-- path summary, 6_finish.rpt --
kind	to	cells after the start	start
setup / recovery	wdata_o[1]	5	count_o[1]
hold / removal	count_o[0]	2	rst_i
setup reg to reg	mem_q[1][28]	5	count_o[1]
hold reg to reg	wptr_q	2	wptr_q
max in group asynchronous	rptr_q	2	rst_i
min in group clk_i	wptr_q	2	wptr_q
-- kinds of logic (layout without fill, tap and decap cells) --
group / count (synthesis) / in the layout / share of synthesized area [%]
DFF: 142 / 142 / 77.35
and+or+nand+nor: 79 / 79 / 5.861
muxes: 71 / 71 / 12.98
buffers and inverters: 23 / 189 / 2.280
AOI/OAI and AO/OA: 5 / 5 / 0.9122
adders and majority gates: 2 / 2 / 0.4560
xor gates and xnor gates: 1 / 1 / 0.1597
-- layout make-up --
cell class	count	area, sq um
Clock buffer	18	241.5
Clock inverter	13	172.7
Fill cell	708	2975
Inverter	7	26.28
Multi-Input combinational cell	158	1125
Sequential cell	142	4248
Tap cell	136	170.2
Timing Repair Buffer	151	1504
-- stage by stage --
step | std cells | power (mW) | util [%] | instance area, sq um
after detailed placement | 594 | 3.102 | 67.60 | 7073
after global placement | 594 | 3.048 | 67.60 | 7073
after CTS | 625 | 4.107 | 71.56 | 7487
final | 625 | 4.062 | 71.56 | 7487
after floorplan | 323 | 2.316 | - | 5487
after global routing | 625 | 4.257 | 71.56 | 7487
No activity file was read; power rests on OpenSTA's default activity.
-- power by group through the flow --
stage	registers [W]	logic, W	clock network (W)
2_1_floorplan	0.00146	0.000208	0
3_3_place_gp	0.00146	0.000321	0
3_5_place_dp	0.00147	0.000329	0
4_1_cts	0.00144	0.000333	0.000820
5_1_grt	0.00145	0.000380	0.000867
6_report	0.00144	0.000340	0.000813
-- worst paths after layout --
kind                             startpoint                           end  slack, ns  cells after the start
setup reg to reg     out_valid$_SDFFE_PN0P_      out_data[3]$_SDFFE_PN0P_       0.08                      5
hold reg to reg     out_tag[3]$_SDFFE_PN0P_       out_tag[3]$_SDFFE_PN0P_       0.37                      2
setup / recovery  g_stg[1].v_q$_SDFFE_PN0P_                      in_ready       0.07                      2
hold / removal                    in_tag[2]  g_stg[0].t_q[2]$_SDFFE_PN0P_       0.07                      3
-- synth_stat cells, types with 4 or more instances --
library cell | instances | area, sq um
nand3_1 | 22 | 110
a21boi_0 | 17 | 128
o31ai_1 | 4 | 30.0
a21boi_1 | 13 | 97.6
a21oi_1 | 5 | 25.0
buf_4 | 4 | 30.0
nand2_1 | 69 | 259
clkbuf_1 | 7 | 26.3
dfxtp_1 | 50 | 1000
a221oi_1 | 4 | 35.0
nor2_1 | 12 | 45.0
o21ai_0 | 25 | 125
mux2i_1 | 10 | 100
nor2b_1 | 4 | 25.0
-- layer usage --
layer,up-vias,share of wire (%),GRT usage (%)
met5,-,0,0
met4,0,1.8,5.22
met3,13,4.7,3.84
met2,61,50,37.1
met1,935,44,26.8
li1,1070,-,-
### src/rtl/cfg_reg_arbiter.sv
// cfg_reg_arbiter: two-requester, round-robin arbiter that owns a small
// configuration register file (channel enables, PWM-mode selects, PWM duty).
//
// Ports
//   clk, rst_n                 clock, asynchronous active-low reset
//   a_valid/a_addr/a_data      write request from A (SPI-decoded transaction)
//   b_valid/b_addr/b_data      write request from B (on-chip sequencer)
//   a_ready/b_ready            write-accepted pulse for the granted requester
//   wr_err                     pulse alongside ready when the write was not applied
//   en_out[15:0]               per-channel output enables   (0x00 low, 0x01 high)
//   en_pwm_mode[15:0]          per-channel PWM-mode select  (0x02 low, 0x03 high)
//   pwm_duty[7:0]              shared duty cycle            (0x04)
//
// Build option
//   CFG_ARB_LOCK_EN            adds a lock bit at 0x05 (written by A only);
//                              when set, B writes to 0x00-0x05 are refused.
//
// a_ready/b_ready/wr_err are decoded from the GRANT state and the winner's
// live valid/addr, so a requester that withdraws during GRANT gets no pulse.
// The register file itself is fully registered.

module cfg_reg_arbiter (
    input  logic        clk,
    input  logic        rst_n,
    input  logic        a_valid,
    input  logic [6:0]  a_addr,
    input  logic [7:0]  a_data,
    input  logic        b_valid,
    input  logic [6:0]  b_addr,
    input  logic [7:0]  b_data,
    output logic        a_ready,
    output logic        b_ready,
    output logic        wr_err,
    output logic [15:0] en_out,
    output logic [15:0] en_pwm_mode,
    output logic [7:0]  pwm_duty
);

    localparam int unsigned ADDR_W = 7;
    localparam int unsigned DATA_W = 8;
    localparam int unsigned CH_W   = 16;

    localparam logic [ADDR_W-1:0] ADDR_EN_LO  = ADDR_W'(8'h00);
    localparam logic [ADDR_W-1:0] ADDR_EN_HI  = ADDR_W'(8'h01);
    localparam logic [ADDR_W-1:0] ADDR_PWM_LO = ADDR_W'(8'h02);
    localparam logic [ADDR_W-1:0] ADDR_PWM_HI = ADDR_W'(8'h03);
    localparam logic [ADDR_W-1:0] ADDR_DUTY   = ADDR_W'(8'h04);
`ifdef CFG_ARB_LOCK_EN
    localparam logic [ADDR_W-1:0] ADDR_LOCK   = ADDR_W'(8'h05);
`endif

    typedef enum logic {
        IDLE  = 1'b0,
        GRANT = 1'b1
    } state_e;

    state_e              state_q, state_d;
    logic                win_b_q, win_b_d;    // 1: B holds the current grant
    logic                prio_b_q, prio_b_d;  // 1: B wins the next tie
    logic [CH_W-1:0]     en_out_q, en_out_d;
    logic [CH_W-1:0]     en_pwm_q, en_pwm_d;
    logic [DATA_W-1:0]   duty_q, duty_d;

    // Winner's request as seen during GRANT
    logic                sel_valid;
    logic [ADDR_W-1:0]   sel_addr;
    logic [DATA_W-1:0]   sel_data;
    logic                addr_mapped;
    logic                wr_blocked;

    assign sel_valid = win_b_q ? b_valid : a_valid;
    assign sel_addr  = win_b_q ? b_addr  : a_addr;
    assign sel_data  = win_b_q ? b_data  : a_data;

`ifdef CFG_ARB_LOCK_EN
    logic lock_q, lock_d;

    // B may never write the lock itself, and is shut out entirely while locked
    assign addr_mapped = (sel_addr <= ADDR_LOCK);
    assign wr_blocked  = win_b_q && addr_mapped && (lock_q || (sel_addr == ADDR_LOCK));
`else
    assign addr_mapped = (sel_addr <= ADDR_DUTY);
    assign wr_blocked  = 1'b0;
`endif

    // State, arbitration and register file flops
    always_ff @(posedge clk or negedge rst_n) begin
        if (!rst_n) begin
            state_q  <= IDLE;
            win_b_q  <= 1'b0;
            prio_b_q <= 1'b0;
            en_out_q <= '0;
            en_pwm_q <= '0;
            duty_q   <= '0;
        end else begin
            state_q  <= state_d;
            win_b_q  <= win_b_d;
            prio_b_q <= prio_b_d;
            en_out_q <= en_out_d;
            en_pwm_q <= en_pwm_d;
            duty_q   <= duty_d;
        end
    end

`ifdef CFG_ARB_LOCK_EN
    // Lock bit flop
    always_ff @(posedge clk or negedge rst_n) begin
        if (!rst_n) begin
            lock_q <= 1'b0;
        end else begin
            lock_q <= lock_d;
        end
    end
`endif

    // Next-state, arbitration, write decode and accept pulses
    always_comb begin
        state_d  = state_q;
        win_b_d  = win_b_q;
        prio_b_d = prio_b_q;
        en_out_d = en_out_q;
        en_pwm_d = en_pwm_q;
        duty_d   = duty_q;
`ifdef CFG_ARB_LOCK_EN
        lock_d   = lock_q;
`endif
        a_ready  = 1'b0;
        b_ready  = 1'b0;
        wr_err   = 1'b0;

        unique case (state_q)
            IDLE: begin
                if (a_valid || b_valid) begin
                    state_d = GRANT;
                    win_b_d = (a_valid && b_valid) ? prio_b_q : b_valid;
                end
            end
            GRANT: begin
                state_d = IDLE;
                if (sel_valid) begin
                    a_ready  = !win_b_q;
                    b_ready  = win_b_q;
                    // Pointer moves only on a completed grant
                    prio_b_d = !win_b_q;
                    if (!addr_mapped || wr_blocked) begin
                        wr_err = 1'b1;
                    end else begin
                        case (sel_addr)
                            ADDR_EN_LO:  en_out_d[7:0]  = sel_data;
                            ADDR_EN_HI:  en_out_d[15:8] = sel_data;
                            ADDR_PWM_LO: en_pwm_d[7:0]  = sel_data;
                            ADDR_PWM_HI: en_pwm_d[15:8] = sel_data;
                            ADDR_DUTY:   duty_d         = sel_data;
`ifdef CFG_ARB_LOCK_EN
                            ADDR_LOCK:   lock_d         = sel_data[0];
`endif
                            default: ;
                        endcase
                    end
                end
            end
            default: state_d = IDLE;
        endcase
    end

    assign en_out      = en_out_q;
    assign en_pwm_mode = en_pwm_q;
    assign pwm_duty    = duty_q;

endmodule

+===+

Task item =
Find and copy every line in the entries above where the string "layer" occurs.

Problem solution =
-- layer usage --
layer,up-vias,share of wire (%),GRT usage (%)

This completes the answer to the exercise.